_How to complete this task_
Please state how many lines of the data below contain the word "make", offering nothing besides the number.

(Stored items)
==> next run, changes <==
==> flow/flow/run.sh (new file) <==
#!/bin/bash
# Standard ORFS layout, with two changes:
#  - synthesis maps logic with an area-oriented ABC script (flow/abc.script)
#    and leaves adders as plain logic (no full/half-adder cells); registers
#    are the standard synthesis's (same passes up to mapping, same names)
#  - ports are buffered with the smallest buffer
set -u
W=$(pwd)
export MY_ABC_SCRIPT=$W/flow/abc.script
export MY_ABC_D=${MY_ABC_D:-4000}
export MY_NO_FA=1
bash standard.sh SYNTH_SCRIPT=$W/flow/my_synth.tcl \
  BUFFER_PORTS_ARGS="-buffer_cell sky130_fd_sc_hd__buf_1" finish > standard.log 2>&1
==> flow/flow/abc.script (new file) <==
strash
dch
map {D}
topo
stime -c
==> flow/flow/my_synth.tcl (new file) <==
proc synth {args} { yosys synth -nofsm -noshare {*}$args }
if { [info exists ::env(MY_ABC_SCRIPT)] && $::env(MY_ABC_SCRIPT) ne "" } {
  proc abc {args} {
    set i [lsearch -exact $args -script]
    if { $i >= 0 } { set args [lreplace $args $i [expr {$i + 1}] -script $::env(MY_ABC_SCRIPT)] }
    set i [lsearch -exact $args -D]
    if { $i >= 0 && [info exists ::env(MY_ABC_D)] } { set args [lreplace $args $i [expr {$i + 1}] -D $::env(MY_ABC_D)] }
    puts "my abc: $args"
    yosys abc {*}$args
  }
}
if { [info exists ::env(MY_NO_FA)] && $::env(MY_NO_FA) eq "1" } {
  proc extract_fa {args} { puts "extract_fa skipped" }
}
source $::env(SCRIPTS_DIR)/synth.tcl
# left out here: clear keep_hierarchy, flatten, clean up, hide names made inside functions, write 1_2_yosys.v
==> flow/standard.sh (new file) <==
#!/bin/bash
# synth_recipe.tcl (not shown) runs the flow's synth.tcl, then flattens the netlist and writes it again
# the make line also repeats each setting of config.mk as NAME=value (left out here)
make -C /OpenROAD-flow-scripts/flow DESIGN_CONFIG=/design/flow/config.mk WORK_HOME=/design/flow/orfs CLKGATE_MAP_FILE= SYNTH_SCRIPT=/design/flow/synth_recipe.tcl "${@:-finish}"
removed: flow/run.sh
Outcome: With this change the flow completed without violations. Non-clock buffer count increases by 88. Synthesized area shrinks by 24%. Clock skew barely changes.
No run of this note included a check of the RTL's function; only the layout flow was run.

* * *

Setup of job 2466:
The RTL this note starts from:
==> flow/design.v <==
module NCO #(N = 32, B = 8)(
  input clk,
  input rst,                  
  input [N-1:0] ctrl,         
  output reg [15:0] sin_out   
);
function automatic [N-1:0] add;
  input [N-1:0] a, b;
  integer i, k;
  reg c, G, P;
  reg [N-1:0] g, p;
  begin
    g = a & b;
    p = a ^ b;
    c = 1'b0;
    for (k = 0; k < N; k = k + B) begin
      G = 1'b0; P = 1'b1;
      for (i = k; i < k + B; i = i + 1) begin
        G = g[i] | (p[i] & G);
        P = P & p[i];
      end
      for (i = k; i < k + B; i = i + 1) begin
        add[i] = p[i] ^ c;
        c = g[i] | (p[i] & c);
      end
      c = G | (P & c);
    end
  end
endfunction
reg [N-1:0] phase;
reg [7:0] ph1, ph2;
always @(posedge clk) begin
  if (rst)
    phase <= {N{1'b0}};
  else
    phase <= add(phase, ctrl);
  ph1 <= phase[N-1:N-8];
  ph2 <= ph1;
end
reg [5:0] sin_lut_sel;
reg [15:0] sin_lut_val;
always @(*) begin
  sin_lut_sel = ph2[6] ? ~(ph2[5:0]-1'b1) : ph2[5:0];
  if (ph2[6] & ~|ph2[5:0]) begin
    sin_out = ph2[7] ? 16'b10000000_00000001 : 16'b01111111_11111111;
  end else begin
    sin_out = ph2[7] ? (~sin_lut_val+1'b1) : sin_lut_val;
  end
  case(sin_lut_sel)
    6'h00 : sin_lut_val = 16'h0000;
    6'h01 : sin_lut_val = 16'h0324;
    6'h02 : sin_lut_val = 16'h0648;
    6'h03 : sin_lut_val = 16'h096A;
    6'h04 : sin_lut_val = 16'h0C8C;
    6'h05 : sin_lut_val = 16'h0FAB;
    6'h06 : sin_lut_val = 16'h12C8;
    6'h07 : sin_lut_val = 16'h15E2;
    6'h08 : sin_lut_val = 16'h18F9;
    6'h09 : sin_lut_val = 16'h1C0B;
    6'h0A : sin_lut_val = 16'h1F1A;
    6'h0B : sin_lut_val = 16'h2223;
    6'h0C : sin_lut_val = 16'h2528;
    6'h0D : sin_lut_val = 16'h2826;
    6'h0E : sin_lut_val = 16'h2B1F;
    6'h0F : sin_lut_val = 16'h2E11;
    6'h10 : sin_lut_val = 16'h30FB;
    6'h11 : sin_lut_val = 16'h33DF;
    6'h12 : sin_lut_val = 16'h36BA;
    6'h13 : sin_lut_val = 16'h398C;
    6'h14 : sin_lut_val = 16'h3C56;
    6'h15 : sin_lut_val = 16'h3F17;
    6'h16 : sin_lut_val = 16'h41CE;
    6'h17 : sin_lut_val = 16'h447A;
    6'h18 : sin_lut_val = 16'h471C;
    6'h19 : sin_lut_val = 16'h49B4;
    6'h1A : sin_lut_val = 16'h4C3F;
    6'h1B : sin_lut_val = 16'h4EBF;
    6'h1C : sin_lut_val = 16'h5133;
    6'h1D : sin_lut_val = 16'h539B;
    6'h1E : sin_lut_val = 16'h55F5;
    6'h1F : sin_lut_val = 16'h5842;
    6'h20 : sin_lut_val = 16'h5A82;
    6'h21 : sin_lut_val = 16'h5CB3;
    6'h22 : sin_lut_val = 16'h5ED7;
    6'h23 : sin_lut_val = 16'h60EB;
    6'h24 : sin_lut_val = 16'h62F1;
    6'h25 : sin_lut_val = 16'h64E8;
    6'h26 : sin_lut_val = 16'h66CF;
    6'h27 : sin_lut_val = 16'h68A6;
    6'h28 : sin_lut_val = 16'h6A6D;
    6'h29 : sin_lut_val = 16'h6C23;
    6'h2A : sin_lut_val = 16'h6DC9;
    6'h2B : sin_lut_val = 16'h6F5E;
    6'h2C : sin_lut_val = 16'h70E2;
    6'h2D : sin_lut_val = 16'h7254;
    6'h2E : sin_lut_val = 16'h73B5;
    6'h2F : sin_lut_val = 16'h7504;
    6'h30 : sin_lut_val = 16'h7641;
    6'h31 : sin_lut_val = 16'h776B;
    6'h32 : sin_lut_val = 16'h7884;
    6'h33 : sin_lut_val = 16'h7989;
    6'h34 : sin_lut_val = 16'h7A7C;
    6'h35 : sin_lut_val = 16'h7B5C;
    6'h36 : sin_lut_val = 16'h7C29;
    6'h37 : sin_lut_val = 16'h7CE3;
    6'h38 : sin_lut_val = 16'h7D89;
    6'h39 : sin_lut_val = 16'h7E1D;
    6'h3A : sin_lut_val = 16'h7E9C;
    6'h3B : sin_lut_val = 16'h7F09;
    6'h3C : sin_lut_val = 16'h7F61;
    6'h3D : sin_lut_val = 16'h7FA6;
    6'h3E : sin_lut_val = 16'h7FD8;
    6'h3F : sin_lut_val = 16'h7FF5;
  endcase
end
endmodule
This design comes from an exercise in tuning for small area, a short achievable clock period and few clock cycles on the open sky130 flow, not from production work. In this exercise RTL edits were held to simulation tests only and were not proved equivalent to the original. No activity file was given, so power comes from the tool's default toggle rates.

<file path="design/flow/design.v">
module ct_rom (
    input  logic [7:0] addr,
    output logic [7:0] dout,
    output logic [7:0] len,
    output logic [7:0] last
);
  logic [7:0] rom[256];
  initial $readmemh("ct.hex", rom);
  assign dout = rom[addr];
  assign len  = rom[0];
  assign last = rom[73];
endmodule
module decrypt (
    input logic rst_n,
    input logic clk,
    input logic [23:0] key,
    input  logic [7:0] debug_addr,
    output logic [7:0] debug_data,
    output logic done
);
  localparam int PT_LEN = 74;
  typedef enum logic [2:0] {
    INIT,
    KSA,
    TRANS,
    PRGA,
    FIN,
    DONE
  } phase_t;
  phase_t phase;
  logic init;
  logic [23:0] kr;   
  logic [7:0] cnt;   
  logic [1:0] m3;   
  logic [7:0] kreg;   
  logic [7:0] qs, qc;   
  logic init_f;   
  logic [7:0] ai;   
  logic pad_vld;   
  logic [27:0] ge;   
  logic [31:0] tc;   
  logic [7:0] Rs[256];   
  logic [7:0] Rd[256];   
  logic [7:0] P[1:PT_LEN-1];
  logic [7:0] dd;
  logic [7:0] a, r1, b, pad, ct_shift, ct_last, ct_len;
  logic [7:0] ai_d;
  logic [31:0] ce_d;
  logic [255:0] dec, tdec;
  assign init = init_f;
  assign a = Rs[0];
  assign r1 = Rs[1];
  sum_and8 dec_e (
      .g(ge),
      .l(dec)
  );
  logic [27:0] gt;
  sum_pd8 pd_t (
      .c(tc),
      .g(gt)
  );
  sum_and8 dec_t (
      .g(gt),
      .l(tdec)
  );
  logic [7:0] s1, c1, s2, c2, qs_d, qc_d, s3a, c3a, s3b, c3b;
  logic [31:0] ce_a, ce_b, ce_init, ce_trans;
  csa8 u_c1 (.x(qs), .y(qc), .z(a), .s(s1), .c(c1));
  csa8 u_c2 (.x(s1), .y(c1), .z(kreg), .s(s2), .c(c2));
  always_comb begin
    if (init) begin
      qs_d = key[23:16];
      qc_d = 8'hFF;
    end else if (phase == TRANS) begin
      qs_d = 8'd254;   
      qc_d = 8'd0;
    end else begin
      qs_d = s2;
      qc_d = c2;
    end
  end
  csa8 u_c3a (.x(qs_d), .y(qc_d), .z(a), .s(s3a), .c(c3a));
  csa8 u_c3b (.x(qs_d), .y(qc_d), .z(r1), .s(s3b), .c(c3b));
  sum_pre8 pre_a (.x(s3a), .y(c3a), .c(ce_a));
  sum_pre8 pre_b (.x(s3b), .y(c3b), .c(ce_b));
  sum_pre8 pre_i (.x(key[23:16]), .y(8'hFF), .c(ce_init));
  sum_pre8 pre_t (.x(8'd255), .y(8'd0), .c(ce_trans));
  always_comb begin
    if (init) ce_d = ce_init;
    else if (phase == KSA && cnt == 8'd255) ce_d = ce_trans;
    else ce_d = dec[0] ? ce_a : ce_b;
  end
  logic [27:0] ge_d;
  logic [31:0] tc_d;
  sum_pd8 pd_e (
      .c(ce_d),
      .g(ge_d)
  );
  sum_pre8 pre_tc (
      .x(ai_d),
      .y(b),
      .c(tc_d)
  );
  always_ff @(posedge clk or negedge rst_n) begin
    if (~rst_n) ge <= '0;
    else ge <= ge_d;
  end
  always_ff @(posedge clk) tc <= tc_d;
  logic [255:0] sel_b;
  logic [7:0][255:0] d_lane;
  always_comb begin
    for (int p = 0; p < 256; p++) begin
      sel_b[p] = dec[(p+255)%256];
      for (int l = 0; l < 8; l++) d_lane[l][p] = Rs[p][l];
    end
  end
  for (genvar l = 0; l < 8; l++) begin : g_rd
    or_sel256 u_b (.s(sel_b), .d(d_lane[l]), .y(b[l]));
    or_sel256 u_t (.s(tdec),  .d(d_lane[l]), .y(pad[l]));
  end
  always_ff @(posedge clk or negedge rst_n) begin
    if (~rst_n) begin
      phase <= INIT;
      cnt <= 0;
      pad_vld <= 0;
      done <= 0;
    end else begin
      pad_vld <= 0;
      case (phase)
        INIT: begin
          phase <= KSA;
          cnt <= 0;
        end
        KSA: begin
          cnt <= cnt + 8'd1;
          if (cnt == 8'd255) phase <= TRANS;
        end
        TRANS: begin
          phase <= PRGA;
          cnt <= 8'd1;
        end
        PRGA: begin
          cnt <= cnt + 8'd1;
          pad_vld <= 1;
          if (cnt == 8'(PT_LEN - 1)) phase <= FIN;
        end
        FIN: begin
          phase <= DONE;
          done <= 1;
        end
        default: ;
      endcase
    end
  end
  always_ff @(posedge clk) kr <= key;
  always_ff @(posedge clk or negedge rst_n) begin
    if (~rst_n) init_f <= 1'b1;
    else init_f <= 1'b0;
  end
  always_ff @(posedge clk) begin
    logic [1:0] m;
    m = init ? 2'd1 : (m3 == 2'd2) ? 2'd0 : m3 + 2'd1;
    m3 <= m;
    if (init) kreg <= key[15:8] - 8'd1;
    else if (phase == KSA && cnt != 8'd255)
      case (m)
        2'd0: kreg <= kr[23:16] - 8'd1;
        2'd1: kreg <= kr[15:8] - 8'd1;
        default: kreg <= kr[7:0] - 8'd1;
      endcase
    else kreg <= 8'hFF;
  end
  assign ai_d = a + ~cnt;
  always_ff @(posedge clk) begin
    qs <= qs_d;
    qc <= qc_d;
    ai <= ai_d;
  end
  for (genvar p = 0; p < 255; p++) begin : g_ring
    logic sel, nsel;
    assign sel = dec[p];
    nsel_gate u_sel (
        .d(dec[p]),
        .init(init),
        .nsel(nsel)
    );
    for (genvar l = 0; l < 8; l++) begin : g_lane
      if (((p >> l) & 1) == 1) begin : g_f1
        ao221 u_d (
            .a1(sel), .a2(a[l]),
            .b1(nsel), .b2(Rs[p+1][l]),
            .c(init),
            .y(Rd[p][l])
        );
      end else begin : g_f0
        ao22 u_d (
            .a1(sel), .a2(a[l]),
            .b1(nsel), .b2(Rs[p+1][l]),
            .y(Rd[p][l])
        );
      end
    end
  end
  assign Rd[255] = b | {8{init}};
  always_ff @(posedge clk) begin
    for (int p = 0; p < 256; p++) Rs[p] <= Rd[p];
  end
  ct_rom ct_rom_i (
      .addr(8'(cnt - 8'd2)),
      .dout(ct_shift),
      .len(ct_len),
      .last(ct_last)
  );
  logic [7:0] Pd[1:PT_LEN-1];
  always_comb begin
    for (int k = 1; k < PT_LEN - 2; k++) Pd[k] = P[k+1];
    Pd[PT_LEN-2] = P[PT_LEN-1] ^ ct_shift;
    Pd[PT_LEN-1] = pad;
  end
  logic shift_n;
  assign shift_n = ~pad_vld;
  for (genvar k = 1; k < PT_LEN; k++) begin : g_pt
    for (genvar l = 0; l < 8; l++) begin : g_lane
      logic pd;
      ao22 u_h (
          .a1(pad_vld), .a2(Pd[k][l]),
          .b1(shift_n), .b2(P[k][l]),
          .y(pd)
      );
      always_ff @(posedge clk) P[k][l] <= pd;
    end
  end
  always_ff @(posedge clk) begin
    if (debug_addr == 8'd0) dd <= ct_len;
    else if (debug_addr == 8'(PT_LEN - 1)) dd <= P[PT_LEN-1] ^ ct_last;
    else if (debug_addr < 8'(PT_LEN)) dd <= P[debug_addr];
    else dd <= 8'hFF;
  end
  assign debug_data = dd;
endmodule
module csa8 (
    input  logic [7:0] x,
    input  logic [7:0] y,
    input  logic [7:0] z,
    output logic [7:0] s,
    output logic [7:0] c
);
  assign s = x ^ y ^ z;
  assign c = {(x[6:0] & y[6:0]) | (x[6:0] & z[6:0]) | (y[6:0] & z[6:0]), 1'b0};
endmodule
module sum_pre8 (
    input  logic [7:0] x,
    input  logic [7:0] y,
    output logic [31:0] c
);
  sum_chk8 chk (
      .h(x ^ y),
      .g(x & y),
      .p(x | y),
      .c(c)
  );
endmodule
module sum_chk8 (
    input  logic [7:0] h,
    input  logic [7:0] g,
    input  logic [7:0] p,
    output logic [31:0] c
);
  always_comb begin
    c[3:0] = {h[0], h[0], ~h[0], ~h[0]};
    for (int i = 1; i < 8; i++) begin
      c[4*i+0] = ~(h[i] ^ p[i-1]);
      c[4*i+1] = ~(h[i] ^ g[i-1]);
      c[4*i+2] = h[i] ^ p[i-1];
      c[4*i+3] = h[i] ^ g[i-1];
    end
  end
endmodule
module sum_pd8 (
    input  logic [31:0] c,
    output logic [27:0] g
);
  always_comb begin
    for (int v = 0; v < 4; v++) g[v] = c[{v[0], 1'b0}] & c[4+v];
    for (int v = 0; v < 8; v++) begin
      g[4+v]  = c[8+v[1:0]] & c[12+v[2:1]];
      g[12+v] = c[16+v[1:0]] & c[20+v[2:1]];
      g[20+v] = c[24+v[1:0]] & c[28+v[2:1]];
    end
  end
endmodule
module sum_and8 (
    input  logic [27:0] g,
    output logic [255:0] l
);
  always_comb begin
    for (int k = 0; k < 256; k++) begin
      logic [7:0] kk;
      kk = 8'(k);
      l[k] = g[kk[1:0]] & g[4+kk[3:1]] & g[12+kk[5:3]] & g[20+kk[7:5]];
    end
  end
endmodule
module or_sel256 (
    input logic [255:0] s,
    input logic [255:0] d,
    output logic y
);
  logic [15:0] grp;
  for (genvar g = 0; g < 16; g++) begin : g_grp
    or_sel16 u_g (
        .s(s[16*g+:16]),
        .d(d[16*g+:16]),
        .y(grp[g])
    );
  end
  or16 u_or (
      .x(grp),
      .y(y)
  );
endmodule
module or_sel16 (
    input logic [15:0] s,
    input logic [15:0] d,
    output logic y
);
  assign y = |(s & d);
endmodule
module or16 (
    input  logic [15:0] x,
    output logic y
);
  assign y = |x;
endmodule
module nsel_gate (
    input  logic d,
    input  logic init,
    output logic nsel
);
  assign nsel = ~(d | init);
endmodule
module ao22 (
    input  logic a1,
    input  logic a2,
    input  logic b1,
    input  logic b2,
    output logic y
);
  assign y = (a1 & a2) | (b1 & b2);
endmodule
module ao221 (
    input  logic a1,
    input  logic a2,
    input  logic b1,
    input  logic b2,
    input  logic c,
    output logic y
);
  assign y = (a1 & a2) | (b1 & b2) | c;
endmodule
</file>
---
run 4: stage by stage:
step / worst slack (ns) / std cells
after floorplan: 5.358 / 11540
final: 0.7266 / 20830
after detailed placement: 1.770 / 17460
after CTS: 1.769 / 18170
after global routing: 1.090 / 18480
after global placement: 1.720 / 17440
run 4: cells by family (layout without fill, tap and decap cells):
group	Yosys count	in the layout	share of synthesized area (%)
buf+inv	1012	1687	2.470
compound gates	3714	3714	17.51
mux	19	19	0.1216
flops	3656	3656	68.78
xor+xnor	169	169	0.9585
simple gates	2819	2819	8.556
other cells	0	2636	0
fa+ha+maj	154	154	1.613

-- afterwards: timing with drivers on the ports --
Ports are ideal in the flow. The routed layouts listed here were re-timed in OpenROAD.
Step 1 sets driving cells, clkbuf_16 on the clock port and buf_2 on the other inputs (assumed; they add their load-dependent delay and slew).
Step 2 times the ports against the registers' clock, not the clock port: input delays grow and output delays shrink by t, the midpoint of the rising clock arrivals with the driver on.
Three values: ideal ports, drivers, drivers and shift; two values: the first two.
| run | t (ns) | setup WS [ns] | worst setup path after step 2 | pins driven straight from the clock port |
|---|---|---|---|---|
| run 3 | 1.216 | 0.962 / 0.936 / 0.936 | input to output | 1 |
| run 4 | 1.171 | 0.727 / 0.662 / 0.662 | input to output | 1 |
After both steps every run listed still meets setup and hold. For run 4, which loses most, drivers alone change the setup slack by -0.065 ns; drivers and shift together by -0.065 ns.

_Problem solution_
2